There ought to be some special award for the Discovery Institute to let them know how much we appreciate the brazen other-worldliness of the title they gave to the newest post at their creationist blog: Intelligent Design is Testable. Is Darwinism? It was written by Jonathan Witt, a Discoveroid “senior fellow.” Here are some excerpts, with bold font added by us for emphasis:
A familiar canard is that intelligent design isn’t science because it makes no empirically testable claims or predictions. The objection is a canard because intelligent design makes many empirically testable claims and predictions.

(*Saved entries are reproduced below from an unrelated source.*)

### src/rtl/pipe_pkg.sv
// Shared pipeline types and constants for the fetch/decode boundary.
package pipe_pkg;
  localparam int INSTR_W = 16;
  localparam logic [INSTR_W-1:0] NOP_INSTR = 16'h0800;
  localparam logic [4:0] OPC_HALT = 5'b00000;

  typedef struct packed {
    logic [INSTR_W-1:0] instr;
    logic [INSTR_W-1:0] pc_inc;
  } ifid_entry_t;

  function automatic logic is_halt(input logic [INSTR_W-1:0] instr);
    return instr[15:11] == OPC_HALT;
  endfunction
endpackage

### src/rtl/ifid_fifo2.sv
// Two-entry circular store with head pointer and occupancy count.
// Push and pop are assumed pre-gated by the caller; clear wins over both.
module ifid_fifo2
  import pipe_pkg::*;
#(
  parameter int DEPTH = 2
) (
  input  logic        clk,
  input  logic        rst,
  input  logic        push,
  input  logic        pop,
  input  logic        clear,
  input  ifid_entry_t wdata,
  output ifid_entry_t head,
  output logic [1:0]  count
);

  ifid_entry_t mem_q [DEPTH];
  ifid_entry_t mem_d [DEPTH];
  logic        head_q, head_d;
  logic [1:0]  count_q, count_d;
  logic        do_push, do_pop, tail;

  assign do_push = push && !clear && (count_q != 2'd2);
  assign do_pop  = pop  && !clear && (count_q != 2'd0);
  assign tail    = head_q ^ count_q[0];

  always_comb begin
    for (int i = 0; i < DEPTH; i++) mem_d[i] = mem_q[i];
    if (do_push) mem_d[tail] = wdata;
  end

  always_comb begin
    head_d  = head_q;
    count_d = count_q;
    if (clear) begin
      head_d  = 1'b0;
      count_d = 2'd0;
    end else begin
      if (do_pop) head_d = ~head_q;
      // Simultaneous push/pop leaves the count alone; at count 1 the
      // freshly written slot is exactly where the head moves to.
      case ({do_push, do_pop})
        2'b10:   count_d = count_q + 2'd1;
        2'b01:   count_d = count_q - 2'd1;
        default: count_d = count_q;
      endcase
    end
  end

  always_ff @(posedge clk) begin
    for (int i = 0; i < DEPTH; i++) mem_q[i] <= mem_d[i];
  end

  always_ff @(posedge clk or posedge rst) begin
    if (rst) begin
      head_q  <= 1'b0;
      count_q <= 2'd0;
    end else begin
      head_q  <= head_d;
      count_q <= count_d;
    end
  end

  assign head  = mem_q[head_q];
  assign count = count_q;

endmodule

### src/rtl/if_id_buffer.sv
// IF/ID buffer: push/pop gating, flush priority, HALT capture, NOP on empty.
// Optional idle-cycle counter enabled by `define IFID_BUBBLE_CNT_EN.
module if_id_buffer #(
  parameter int          DEPTH     = 2,
  parameter logic [15:0] NOP_INSTR = 16'h0800
) (
  input  logic        clk,
  input  logic        rst,
  input  logic [15:0] instr_in,
  input  logic [15:0] pc_inc_in,
  input  logic        valid_in,
  input  logic        stall,
  input  logic        flush,
  output logic [15:0] instr_out,
  output logic [15:0] pc_inc_out,
  output logic        valid_out,
  output logic        full,
`ifdef IFID_BUBBLE_CNT_EN
  output logic [15:0] bubble_cnt,
`endif
  output logic        halt_pending
);
  import pipe_pkg::*;

  ifid_entry_t wdata, head;
  logic [1:0]  count;
  logic        push, pop;
  logic        halt_q, halt_d;

  assign wdata     = '{instr: instr_in, pc_inc: pc_inc_in};
  assign full      = (count == 2'd2);
  assign valid_out = (count != 2'd0);
  assign push      = valid_in && !full && !flush && !halt_q;
  assign pop       = valid_out && !stall && !flush;

  ifid_fifo2 #(.DEPTH(DEPTH)) u_fifo (
    .clk   (clk),
    .rst   (rst),
    .push  (push),
    .pop   (pop),
    .clear (flush),
    .wdata (wdata),
    .head  (head),
    .count (count)
  );

  // Once a HALT is accepted, capture stays closed until a redirect.
  always_comb begin
    halt_d = halt_q;
    if (flush)                         halt_d = 1'b0;
    else if (push && is_halt(instr_in)) halt_d = 1'b1;
  end

  always_ff @(posedge clk or posedge rst) begin
    if (rst) halt_q <= 1'b0;
    else     halt_q <= halt_d;
  end

  assign halt_pending = halt_q;
  assign instr_out    = valid_out ? head.instr  : NOP_INSTR;
  assign pc_inc_out   = valid_out ? head.pc_inc : 16'h0000;

`ifdef IFID_BUBBLE_CNT_EN
  logic [15:0] bubble_cnt_q, bubble_cnt_d;

  // An empty buffer after a drained HALT is a stopped core, not a bubble.
  always_comb begin
    bubble_cnt_d = bubble_cnt_q;
    if (!valid_out && (!halt_q || count != 2'd0)) bubble_cnt_d = bubble_cnt_q + 16'd1;
  end

  always_ff @(posedge clk or posedge rst) begin
    if (rst) bubble_cnt_q <= 16'd0;
    else     bubble_cnt_q <= bubble_cnt_d;
  end

  assign bubble_cnt = bubble_cnt_q;
`endif

endmodule

### config.mk
export PLATFORM = sky130hd
export DESIGN_NAME = if_id_buffer
export DESIGN_NICKNAME = d
export VERILOG_FILES = /design/src/rtl/pipe_pkg.sv /design/src/rtl/ifid_fifo2.sv /design/src/rtl/if_id_buffer.sv
export SDC_FILE = /design/constraint.sdc
export NUM_CORES = 1
export LEC_CHECK = 0
export ABC_AREA = 1
export CORE_MARGIN = 5
export CORE_UTILIZATION = 51
export CTS_BUF_LIST = sky130_fd_sc_hd__clkbuf_16
export DETAILED_ROUTE_END_ITERATION = 10
export PLACE_DENSITY_LB_ADDON = 0.1
export SYNTH_ARGS = -nofsm -noshare
export SYNTH_HDL_FRONTEND = slang
export SYNTH_SLANG_ARGS = --single-unit
### constraint.sdc
create_clock -name clk -period 7.9 [get_ports clk]
set_clock_uncertainty 0.05 [all_clocks]
set_input_delay 1.58 -clock clk [delete_from_list [all_inputs] [get_ports clk]]
set_output_delay 1.58 -clock clk [all_outputs]
set_load 0.02 [all_outputs]
==> impl_metrics.toml <==
[run_status]
status = "complete, no violations"

[floorplanning]
coreArea_sq_um = 5140
die_x_um = 82.76
rows = 26
die_h_um = 82.76
die_area_sq_um = 6849
io_pins = 72
start_util = 0.5253

[placed_design]
pre_cts_slack_ps = 3814
io_buffer_count = 71
place.gp.congestion = 0.8320
place_hpwl_mm = 3.227

[power_and_ir_drop]
vdd_drop_max_mv = 0.1767
p_sw_frac = 0.2726
pwr-share-seq = 0.416
internal_power_uw = 775.1
p_leak_uw = 0.001363
pwr-share-clk = 0.338
pwr-share-comb = 0.246
powerDensity_nw_per_um2 = 286.0
p_switching_uw = 290.4

[yosys]
avgSynthCellArea_sq_um = 12.22
synth.mux.area_fraction = 0
ys_seq_area_frac = 0.7488
synth-compound-area-share = 0.06302
synth-simple-area-share = 0.1441
synth_xor_area_frac = 0.003244
synthTopCellsByCount = "77 x nand2_1, 64 x edfxtp_1, 32 x a21oi_1"
syn-cell-area_sq_um = 2700
synth_top_family_by_area = "simple AND/OR/NAND/NOR gates"
synth_top_area_cell = "edfxtp_1"
synth_top_area_frac = 0.7118
synth_ff_type = "edfxtp_1"
yosysMostFrequentCell = "nand2_1"
synth_fa_ha_area_frac = 0
synth_edf_count = 64
synth_cell_types = 17
ys_top_cells_by_area = "edfxtp_1 71%, nand2_1 11%, a21oi_1 5.9%"
synth_seq_cells = 68
async_flop_share = 0.05882
synthCells = 221
synth_nets = 258
ys_warn_count = 0

[global_routing]
grt_max_degree = 37
grt_first_pass_wirelength_mm = 8.197
grt_pass1_vias = 1720
grt_overflow = 0
antenna_found_initial = 0
grt_use_total = 0.1684

[clock_network]
cts_htree_levels = 3
root_buffer = "clkbuf_16"
cts_tree = "done"
cts_num_sinks = 68
cts_setup_buffers = 0
clk_latency_ps = 310
hold_buffers = 0
cts_made_buffers = 9
cts_buffer_depth = 2
clkTransAtPathRegs_ps = 50
cts_resized = 0

[critical_path]
end_kind = "output pin"
reg2reg_from = "u_fifo.head_q"
crit_fanout = 36
crit_type = "flip-flop to output pin"
cpPeakStageDelay_ps = 810
cp_num_buf_inv = 3
path_cells = "buf_4 > inv_1 > nand2_1 > a21oi_1 > clkdlybuf4s50_1"
startpoint_type = "flip-flop"
crit_required_ps = 6270
cp.arrival_ps = 2700
cp_top_family = "buffers and inverters"
critPathSlowestCell = "inv_1"
cp-startpoint = "u_fifo.head_q"

[sta]
max_freq_mhz = 230.8
rsz0062_at_grt = "no"
drv_slew = 0
hold_viol_final = 0
slew_headroom = 0.2976
setup_viol_count_final = 0
finalCritPeriodShare = 0.5484
period_needed_ps = 4333
setup_tns_ps = 0
tightest_slew_ps = 1052
fin_ws_ps = 3567

[drt]
met1Wirelength_mm = 2.197
drt-wirelength-per-cell_um = 14.45
viasPerCell = 4.918
wl_met2_mm = 2.719
ant_nets = 0
vias = 1805
wl_mm = 5.302
dr.max_layer_used = "met4"
drc = 0
first_iter_violations = 113
drt-pass1-iter-count = 4
route.met3.wl_um = 353

[layout]
nets = 330
regArea_sq_um = 2022
drive_gt1_frac = 0.05724
multi_input_area_sq_um = 583.1
antenna_cells = 0
syn2layout_area_growth_pct = 38.00
nFillCells = 401

[flow_run]
maxCapViolations = 0

[min_path]
hold_path_startpoint = "u_fifo.count[1]"
min_path_type = "flip-flop to flip-flop"
==> per-stage QoR <==
stage	instances	area, sq um	power, uW	hold WS (ps)	utilization
global placement	352	3452	711.8	518.2	0.6716
global route	367	3726	1117	543.1	0.7249
CTS	367	3726	1078	524.5	0.7249
finish	367	3726	1065	523.0	0.7249
detailed placement	352	3452	714.6	515.0	0.6716
floorplan	221	2700	595.3	483.6	-
==> power by group through the flow <==
stage	Sequential [uW]	Clock, uW	Combinational, uW
3_3_place_gp	449	0	262
6_report	443	361	262
4_1_cts	443	368	267
3_5_place_dp	450	0	265
5_1_grt	445	389	284
2_1_floorplan	446	0	149
==> logic make-up after synthesis <==
logic type                Yosys count
AOI/OAI and AO/OA                  34
and+or+nand+nor                    96
DFF                                68
xor gates and xnor gates            1
buffers and inverters              22
==> state kept, by name, summed over array words and instances (netlist names) <==
signal         cells
halt_pending       1
u_fifo.count       2
u_fifo.head_q      1
u_fifo.mem_q      64
==> worst min-delay path, delay by kind of cell (launching register included) <==
family / cells / cell delay (ps)
flops: 1 / 420
simple gates: 2 / 110
==> final timing paths <==
kind | to | slack, ps | cells past startpoint
max | pc_inc_out[15] | 3570 | 5
min | u_fifo.count[1] | 520 | 2
max reg2reg | u_fifo.mem_q[0][27] | 5670 | 4
min reg2reg | u_fifo.count[1] | 520 | 2
max in group asynchronous | u_fifo.head_q | 6260 | 2
min in group asynchronous | halt_pending | 1400 | 2
==> layout make-up <==
cell class	instances	area share
Clock inverter	6	0.01310
Inverter	11	0.01108
Timing Repair Buffer	72	0.1927
Multi-Input combinational cell	131	0.1565
Tap cell	70	0.02351
Clock buffer	9	0.06044
Sequential cell	68	0.5426
==> cells in the final DEF, fill, tap and decap left out <==
master / instances
nand2_1: 77
clkdlybuf4s50_1: 71
edfxtp_1: 64
a21oi_1: 32
inv_1: 13
clkbuf_16: 9
nor2_1: 6
nand3_1: 5
dfrtp_1: 4
nor2_4: 3
clkinv_1: 3
nor2_2: 2
o21ai_0: 2
nand3_2: 1
nand4_1: 1
nor3_1: 1
xnor2_1: 1
bufinv_16: 1
buf_4: 1
==> per-layer routing <==
metal  track usage  up-vias
met5             0        -
met4       0.06209        0
met3       0.06508        2
met2        0.2740       54
met1        0.2036      847
li1              -      902
Power figures use the tool's default switching activity.
==> config.mk <==
export PLATFORM = sky130hd
export DESIGN_NAME = jk_drive_ctrl
export DESIGN_NICKNAME = d
export VERILOG_FILES = /design/src/rtl/jk_drive_ctrl.sv
export SDC_FILE = /design/constraint.sdc
export NUM_CORES = 1
export LEC_CHECK = 0
export ABC_AREA = 1
export CAP_MARGIN = 20
export CORE_ASPECT_RATIO = 1.2
export CORE_MARGIN = 2
export CORE_UTILIZATION = 47
export DETAILED_ROUTE_END_ITERATION = 6
export GPL_TIMING_DRIVEN = 0
export PLACE_DENSITY = 0.88
export RECOVER_POWER = 25
export SLEW_MARGIN = 40
export SYNTH_ARGS = -nofsm -noshare
export SYNTH_HDL_FRONTEND = slang
export SYNTH_SLANG_ARGS = --single-unit
==> constraint.sdc <==
create_clock -name clk -period 1.87 [get_ports clk]
set_clock_uncertainty 0.05 [all_clocks]
set_input_delay 0.374 -clock clk [delete_from_list [all_inputs] [get_ports clk]]
set_output_delay 0.374 -clock clk [all_outputs]
set_load 0.02 [all_outputs]
## src/rtl/r5p_pkg.sv

```systemverilog
// Shared types for the r5p bus arbiter: requester ownership and read-return tags.
package r5p_pkg;

  // Which requester owns a grant, a lock or a pending read.
  typedef enum logic [1:0] {
    OWN_NONE = 2'd0,
    OWN_IF   = 2'd1,
    OWN_LS   = 2'd2
  } own_t;

  // Read-return tag: valid flag plus the owner that receives the data.
  typedef struct packed {
    logic vld;
    own_t own;
  } rtag_t;

  localparam rtag_t RTAG_IDLE = '{vld: 1'b0, own: OWN_NONE};

  // Build a tag for a transfer; only reads produce a valid tag.
  function automatic rtag_t rtag_make(input logic hs, input logic wen, input own_t own);
    rtag_t t;
    t = RTAG_IDLE;
    if (hs && !wen) begin
      t.vld = 1'b1;
      t.own = own;
    end else begin
      t = RTAG_IDLE;
    end
    return t;
  endfunction

endpackage

```

## src/rtl/r5p_bus_arbiter_chk.sv

```systemverilog
// Protocol checks for the bus arbiter: a stalled (locked) requester must keep
// its request asserted until the handshake.
module r5p_bus_arbiter_chk
  import r5p_pkg::*;
(
  input logic clk,
  input logic rst,
  input own_t lock,
  input logic if_vld,
  input logic ls_vld
);

  a_if_hold: assert property (@(posedge clk) disable iff (rst) (lock == OWN_IF) |-> if_vld)
    else $error("IF dropped vld while its request was stalled");

  a_ls_hold: assert property (@(posedge clk) disable iff (rst) (lock == OWN_LS) |-> ls_vld)
    else $error("LS dropped vld while its request was stalled");

endmodule

```

## src/rtl/r5p_bus_arbiter_rtag.sv

```systemverilog
// RLAT-deep shift register of read-return tags. A tag pushed in the handshake
// cycle pops exactly RLAT cycles later, aligned with the memory read data.
module r5p_bus_arbiter_rtag
  import r5p_pkg::*;
#(
  parameter int unsigned RLAT = 1
) (
  input  logic  clk,
  input  logic  rst,
  input  rtag_t push,
  output rtag_t pop
);

  generate
    if (RLAT == 0) begin : g_comb
      assign pop = push;
    end else begin : g_pipe
      rtag_t tag_r [RLAT];

      // Shift tags one stage per cycle; reset discards everything in flight.
      always_ff @(posedge clk or posedge rst) begin
        if (rst) begin
          for (int i = 0; i < int'(RLAT); i++) begin
            tag_r[i] <= RTAG_IDLE;
          end
        end else begin
          tag_r[0] <= push;
          for (int i = 1; i < int'(RLAT); i++) begin
            tag_r[i] <= tag_r[i-1];
          end
        end
      end

      assign pop = tag_r[RLAT-1];
    end
  endgenerate

endmodule

```

## src/rtl/r5p_bus_arbiter.sv

```systemverilog
// Shares one memory port between the r5p instruction-fetch and load/store
// buses. LS has priority unless IF has been refused MAXW times in a row; a
// stalled request keeps its grant; read data is routed back by tag.
module r5p_bus_arbiter
  import r5p_pkg::*;
#(
  parameter int unsigned AW   = 32,
  parameter int unsigned DW   = 32,
  parameter int unsigned BW   = DW/8,
  parameter int unsigned RLAT = 1,
  parameter int unsigned MAXW = 4
) (
  input  logic          clk,
  input  logic          rst,
  // instruction fetch
  input  logic          if_vld,
  input  logic [AW-1:0] if_adr,
  output logic [DW-1:0] if_rdt,
  output logic          if_rdy,
  // load/store
  input  logic          ls_vld,
  input  logic          ls_wen,
  input  logic [AW-1:0] ls_adr,
  input  logic [BW-1:0] ls_ben,
  input  logic [DW-1:0] ls_wdt,
  output logic [DW-1:0] ls_rdt,
  output logic          ls_rdy,
  // memory
  output logic          mem_vld,
  output logic          mem_wen,
  output logic [AW-1:0] mem_adr,
  output logic [BW-1:0] mem_ben,
  output logic [DW-1:0] mem_wdt,
  input  logic [DW-1:0] mem_rdt,
  input  logic          mem_rdy
);

  localparam logic [3:0] MAXW_C = 4'(MAXW);

  own_t          lock_r;
  own_t          grant_s;
  logic [3:0]    starve_r;
  logic          hs_s;
  rtag_t         push_s;
  rtag_t         pop_s;
  logic [DW-1:0] if_rdt_r;
  logic [DW-1:0] ls_rdt_r;

  // Pick the owner of the memory port this cycle (nothing while in reset).
  always_comb begin
    grant_s = OWN_NONE;
    if (rst) begin
      grant_s = OWN_NONE;
    end else if (lock_r != OWN_NONE) begin
      grant_s = lock_r;
    end else if (ls_vld && !((starve_r == MAXW_C) && if_vld)) begin
      grant_s = OWN_LS;
    end else if (if_vld) begin
      grant_s = OWN_IF;
    end else begin
      grant_s = OWN_NONE;
    end
  end

  // Route the granted requester onto the memory port and return its handshake.
  always_comb begin
    mem_vld = 1'b0;
    mem_wen = 1'b0;
    mem_adr = '0;
    mem_ben = '0;
    mem_wdt = '0;
    if_rdy  = 1'b0;
    ls_rdy  = 1'b0;
    case (grant_s)
      OWN_IF: begin
        mem_vld = if_vld;
        mem_wen = 1'b0;
        mem_adr = if_adr;
        mem_ben = '1;
        mem_wdt = '0;
        if_rdy  = mem_rdy;
      end
      OWN_LS: begin
        mem_vld = ls_vld;
        mem_wen = ls_wen;
        mem_adr = ls_adr;
        mem_ben = ls_ben;
        mem_wdt = ls_wdt;
        ls_rdy  = mem_rdy;
      end
      default: begin
        mem_vld = 1'b0;
        if_rdy  = 1'b0;
        ls_rdy  = 1'b0;
      end
    endcase
  end

  assign hs_s   = mem_vld & mem_rdy;
  assign push_s = rtag_make(hs_s, mem_wen, grant_s);

  // Hold the grant on a stalled request and count consecutive IF refusals.
  always_ff @(posedge clk or posedge rst) begin
    if (rst) begin
      lock_r   <= OWN_NONE;
      starve_r <= 4'd0;
    end else begin
      if ((grant_s != OWN_NONE) && mem_vld && !mem_rdy) begin
        lock_r <= grant_s;
      end else begin
        lock_r <= OWN_NONE;
      end
      if (if_vld && if_rdy) begin
        starve_r <= 4'd0;
      end else if (if_vld && (starve_r != MAXW_C)) begin
        starve_r <= starve_r + 4'd1;
      end else begin
        starve_r <= starve_r;
      end
    end
  end

  r5p_bus_arbiter_rtag #(
    .RLAT (RLAT)
  ) u_rtag (
    .clk  (clk),
    .rst  (rst),
    .push (push_s),
    .pop  (pop_s)
  );

  // Capture returning read data into the owner's hold register.
  always_ff @(posedge clk or posedge rst) begin
    if (rst) begin
      if_rdt_r <= '0;
      ls_rdt_r <= '0;
    end else begin
      if (pop_s.vld && (pop_s.own == OWN_IF)) begin
        if_rdt_r <= mem_rdt;
      end
      if (pop_s.vld && (pop_s.own == OWN_LS)) begin
        ls_rdt_r <= mem_rdt;
      end
    end
  end

  // With zero latency the data is forwarded in the handshake cycle itself.
  generate
    if (RLAT == 0) begin : g_fwd
      assign if_rdt = (pop_s.vld && (pop_s.own == OWN_IF)) ? mem_rdt : if_rdt_r;
      assign ls_rdt = (pop_s.vld && (pop_s.own == OWN_LS)) ? mem_rdt : ls_rdt_r;
    end else begin : g_hold
      assign if_rdt = if_rdt_r;
      assign ls_rdt = ls_rdt_r;
    end
  endgenerate

  r5p_bus_arbiter_chk u_chk (
    .clk    (clk),
    .rst    (rst),
    .lock   (lock_r),
    .if_vld (if_vld),
    .ls_vld (ls_vld)
  );

endmodule

```
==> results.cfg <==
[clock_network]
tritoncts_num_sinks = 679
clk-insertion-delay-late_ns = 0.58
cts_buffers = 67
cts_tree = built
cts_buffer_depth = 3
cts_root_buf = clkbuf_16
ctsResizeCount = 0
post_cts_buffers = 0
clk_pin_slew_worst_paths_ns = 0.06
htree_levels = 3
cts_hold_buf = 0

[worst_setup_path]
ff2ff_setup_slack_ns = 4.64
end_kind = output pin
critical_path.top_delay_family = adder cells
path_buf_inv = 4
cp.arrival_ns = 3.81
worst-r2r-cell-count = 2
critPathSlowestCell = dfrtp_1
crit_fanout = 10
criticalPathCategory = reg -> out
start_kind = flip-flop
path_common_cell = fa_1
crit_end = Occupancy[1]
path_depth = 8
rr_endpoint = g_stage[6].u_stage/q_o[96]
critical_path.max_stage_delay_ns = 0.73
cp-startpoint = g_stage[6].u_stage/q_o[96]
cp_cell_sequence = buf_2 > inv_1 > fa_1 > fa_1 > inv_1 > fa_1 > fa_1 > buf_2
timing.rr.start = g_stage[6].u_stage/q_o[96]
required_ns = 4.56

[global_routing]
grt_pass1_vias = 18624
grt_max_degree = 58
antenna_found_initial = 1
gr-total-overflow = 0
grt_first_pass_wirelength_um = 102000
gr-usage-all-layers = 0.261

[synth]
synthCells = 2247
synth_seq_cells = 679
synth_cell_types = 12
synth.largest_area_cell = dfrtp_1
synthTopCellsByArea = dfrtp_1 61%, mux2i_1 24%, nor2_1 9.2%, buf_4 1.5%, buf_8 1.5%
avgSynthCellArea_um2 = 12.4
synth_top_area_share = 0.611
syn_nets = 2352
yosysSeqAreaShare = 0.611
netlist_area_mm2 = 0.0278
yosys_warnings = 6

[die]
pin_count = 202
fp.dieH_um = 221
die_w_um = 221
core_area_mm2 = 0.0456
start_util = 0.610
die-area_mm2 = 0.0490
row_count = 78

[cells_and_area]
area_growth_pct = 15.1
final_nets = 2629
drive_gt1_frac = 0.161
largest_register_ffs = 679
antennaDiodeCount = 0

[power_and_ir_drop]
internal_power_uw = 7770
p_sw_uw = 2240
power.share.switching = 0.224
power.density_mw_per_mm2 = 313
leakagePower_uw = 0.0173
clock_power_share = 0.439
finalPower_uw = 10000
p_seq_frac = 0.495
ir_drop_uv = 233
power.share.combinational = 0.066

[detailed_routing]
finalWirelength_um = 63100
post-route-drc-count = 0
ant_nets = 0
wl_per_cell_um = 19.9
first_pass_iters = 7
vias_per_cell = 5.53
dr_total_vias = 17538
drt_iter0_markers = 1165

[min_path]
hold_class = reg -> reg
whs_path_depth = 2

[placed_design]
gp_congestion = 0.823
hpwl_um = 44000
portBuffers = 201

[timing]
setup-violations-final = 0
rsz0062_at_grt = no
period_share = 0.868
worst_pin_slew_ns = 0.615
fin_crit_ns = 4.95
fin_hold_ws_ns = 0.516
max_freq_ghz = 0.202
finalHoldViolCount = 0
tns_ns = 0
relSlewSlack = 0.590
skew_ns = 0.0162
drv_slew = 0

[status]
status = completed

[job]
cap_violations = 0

BWAHAHAHAHAHA! Hey, you gotta admit — that was good! And the fun is only beginning. Then Witt says:
Consider Darwin’s Black Box, [in which] molecular biologist Michael Behe points out that the neo-Darwinian mechanism lacks foresight. [So does gravity.] It requires a functional system at each mutational step on the evolutionary path, and it doesn’t give a fig for some distant goal. If the thing can’t compete, survive, and reproduce, it gets weeded out of the evolutionary game of life — plain and simple.
Okay, what of it? Witt tells us:
Behe went on to argue that bacterial flagellum needs all of its parts to work and there’s no pathway for it to have evolved one small neo-Darwinian step at a time, even allowing for the possibility of nature co-opting simpler machines serving other functions.
Uh huh. If you’re confused, dear reader, you should know that Michael Behe is a Discovery Institute Senior Fellow. He’s also a professor of biochemistry at Lehigh University. His colleagues at Lehigh are so impressed by his brilliance that they publicly disassociated themselves from him by issuing this statement: Department Position on Evolution and “Intelligent Design”. Also, Wikipedia has an article on Evolution of flagella. Okay, Witt continues:
Behe calls this feature “irreducible complexity,” and says it’s a hallmark of intelligently designed systems. Whether it’s a mousetrap, a bicycle, an integrated circuit, or any of countless other machines, any time we find an irreducibly complex device and can trace it back to its source, the source always turns out to be an intelligent agent.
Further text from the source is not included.